Stored items ▸
◆ ◆ ◆

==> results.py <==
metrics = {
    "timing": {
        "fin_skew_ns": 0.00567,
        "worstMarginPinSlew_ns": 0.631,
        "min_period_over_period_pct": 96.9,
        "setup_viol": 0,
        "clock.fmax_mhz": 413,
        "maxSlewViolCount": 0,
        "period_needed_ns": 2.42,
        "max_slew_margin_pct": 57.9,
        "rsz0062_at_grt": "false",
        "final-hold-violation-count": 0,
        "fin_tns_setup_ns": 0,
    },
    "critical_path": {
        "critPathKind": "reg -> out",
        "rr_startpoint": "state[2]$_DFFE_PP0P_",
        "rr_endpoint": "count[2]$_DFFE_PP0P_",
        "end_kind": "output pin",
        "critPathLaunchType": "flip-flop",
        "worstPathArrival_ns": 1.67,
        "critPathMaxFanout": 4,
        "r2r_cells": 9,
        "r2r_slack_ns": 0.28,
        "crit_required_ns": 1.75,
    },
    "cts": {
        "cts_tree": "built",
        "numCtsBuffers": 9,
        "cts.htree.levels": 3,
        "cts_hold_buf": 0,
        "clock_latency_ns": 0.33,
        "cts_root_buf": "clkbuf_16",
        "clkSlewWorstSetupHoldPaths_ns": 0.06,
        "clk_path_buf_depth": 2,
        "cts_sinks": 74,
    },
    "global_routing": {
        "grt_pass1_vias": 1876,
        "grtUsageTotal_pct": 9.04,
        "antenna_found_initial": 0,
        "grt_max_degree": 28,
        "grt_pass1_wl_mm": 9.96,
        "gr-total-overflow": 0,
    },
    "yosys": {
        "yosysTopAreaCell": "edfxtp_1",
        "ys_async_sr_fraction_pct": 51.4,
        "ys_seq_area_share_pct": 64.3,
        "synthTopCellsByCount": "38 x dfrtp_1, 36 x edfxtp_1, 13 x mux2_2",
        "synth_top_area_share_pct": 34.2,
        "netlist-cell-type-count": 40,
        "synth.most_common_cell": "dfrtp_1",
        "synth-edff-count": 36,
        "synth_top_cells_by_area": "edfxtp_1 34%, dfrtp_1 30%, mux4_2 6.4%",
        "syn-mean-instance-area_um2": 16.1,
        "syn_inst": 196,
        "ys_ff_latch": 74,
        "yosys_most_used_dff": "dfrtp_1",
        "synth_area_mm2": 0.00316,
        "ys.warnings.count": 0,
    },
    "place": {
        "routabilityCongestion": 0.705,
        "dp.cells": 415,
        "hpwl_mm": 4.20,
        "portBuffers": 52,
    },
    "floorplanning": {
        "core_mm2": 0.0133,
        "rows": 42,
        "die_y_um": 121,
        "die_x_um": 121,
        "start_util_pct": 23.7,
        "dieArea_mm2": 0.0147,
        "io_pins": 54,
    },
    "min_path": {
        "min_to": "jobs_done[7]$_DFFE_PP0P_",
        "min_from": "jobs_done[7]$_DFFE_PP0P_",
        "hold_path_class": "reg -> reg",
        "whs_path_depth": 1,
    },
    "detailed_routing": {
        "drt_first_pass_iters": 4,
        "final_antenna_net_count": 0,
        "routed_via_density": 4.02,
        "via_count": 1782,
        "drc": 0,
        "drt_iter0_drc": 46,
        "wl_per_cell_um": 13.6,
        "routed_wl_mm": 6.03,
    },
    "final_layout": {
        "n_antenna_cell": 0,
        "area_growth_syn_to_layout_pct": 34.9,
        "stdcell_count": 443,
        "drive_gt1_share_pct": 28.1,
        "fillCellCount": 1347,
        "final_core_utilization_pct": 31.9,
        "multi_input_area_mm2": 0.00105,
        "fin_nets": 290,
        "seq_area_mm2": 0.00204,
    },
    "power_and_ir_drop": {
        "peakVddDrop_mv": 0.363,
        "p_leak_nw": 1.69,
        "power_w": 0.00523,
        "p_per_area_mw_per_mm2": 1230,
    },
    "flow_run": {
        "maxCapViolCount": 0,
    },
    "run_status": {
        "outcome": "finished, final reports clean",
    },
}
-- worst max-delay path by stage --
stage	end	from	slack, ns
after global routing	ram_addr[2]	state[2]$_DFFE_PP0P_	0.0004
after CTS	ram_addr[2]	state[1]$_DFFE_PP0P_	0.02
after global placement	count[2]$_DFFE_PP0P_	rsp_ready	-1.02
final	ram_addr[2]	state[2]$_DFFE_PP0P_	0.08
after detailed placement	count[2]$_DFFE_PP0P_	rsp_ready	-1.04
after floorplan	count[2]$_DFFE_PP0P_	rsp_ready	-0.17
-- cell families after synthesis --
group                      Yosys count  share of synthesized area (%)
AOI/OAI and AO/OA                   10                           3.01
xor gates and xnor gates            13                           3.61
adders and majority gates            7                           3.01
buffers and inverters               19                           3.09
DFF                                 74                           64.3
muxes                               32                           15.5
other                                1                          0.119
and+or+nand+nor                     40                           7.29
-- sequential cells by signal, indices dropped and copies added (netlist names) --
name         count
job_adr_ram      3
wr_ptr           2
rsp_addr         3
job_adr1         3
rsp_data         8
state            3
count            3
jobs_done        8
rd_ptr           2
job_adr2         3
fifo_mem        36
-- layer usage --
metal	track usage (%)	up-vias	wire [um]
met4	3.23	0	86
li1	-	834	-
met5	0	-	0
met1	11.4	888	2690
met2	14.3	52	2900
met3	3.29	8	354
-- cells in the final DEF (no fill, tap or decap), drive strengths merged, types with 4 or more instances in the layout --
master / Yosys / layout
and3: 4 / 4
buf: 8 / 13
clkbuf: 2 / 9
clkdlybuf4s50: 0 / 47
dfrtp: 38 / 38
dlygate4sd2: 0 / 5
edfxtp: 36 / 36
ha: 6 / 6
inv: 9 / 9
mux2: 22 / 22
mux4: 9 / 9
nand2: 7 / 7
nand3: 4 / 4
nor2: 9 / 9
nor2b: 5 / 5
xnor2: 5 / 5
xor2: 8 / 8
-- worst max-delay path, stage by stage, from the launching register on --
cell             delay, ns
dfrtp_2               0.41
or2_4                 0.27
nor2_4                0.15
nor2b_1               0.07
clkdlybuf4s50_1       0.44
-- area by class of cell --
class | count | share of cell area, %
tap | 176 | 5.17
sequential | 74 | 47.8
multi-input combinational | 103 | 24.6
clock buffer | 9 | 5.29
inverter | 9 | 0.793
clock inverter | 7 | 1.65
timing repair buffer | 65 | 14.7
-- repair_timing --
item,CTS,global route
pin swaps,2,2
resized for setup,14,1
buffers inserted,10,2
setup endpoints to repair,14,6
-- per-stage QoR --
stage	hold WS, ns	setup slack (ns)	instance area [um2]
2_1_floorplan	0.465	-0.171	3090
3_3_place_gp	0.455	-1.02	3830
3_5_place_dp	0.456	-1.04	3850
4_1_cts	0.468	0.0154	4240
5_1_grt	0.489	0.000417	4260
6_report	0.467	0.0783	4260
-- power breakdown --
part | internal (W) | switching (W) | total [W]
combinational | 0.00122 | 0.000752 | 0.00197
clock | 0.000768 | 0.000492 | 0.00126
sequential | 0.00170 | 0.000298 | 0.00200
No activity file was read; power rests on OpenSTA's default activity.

◆ ◆ ◆

Problem statement ▸ If a line in the data above includes the string "netlist", copy it.

Your response ▸
        "netlist-cell-type-count": 40,
-- sequential cells by signal, indices dropped and copies added (netlist names) --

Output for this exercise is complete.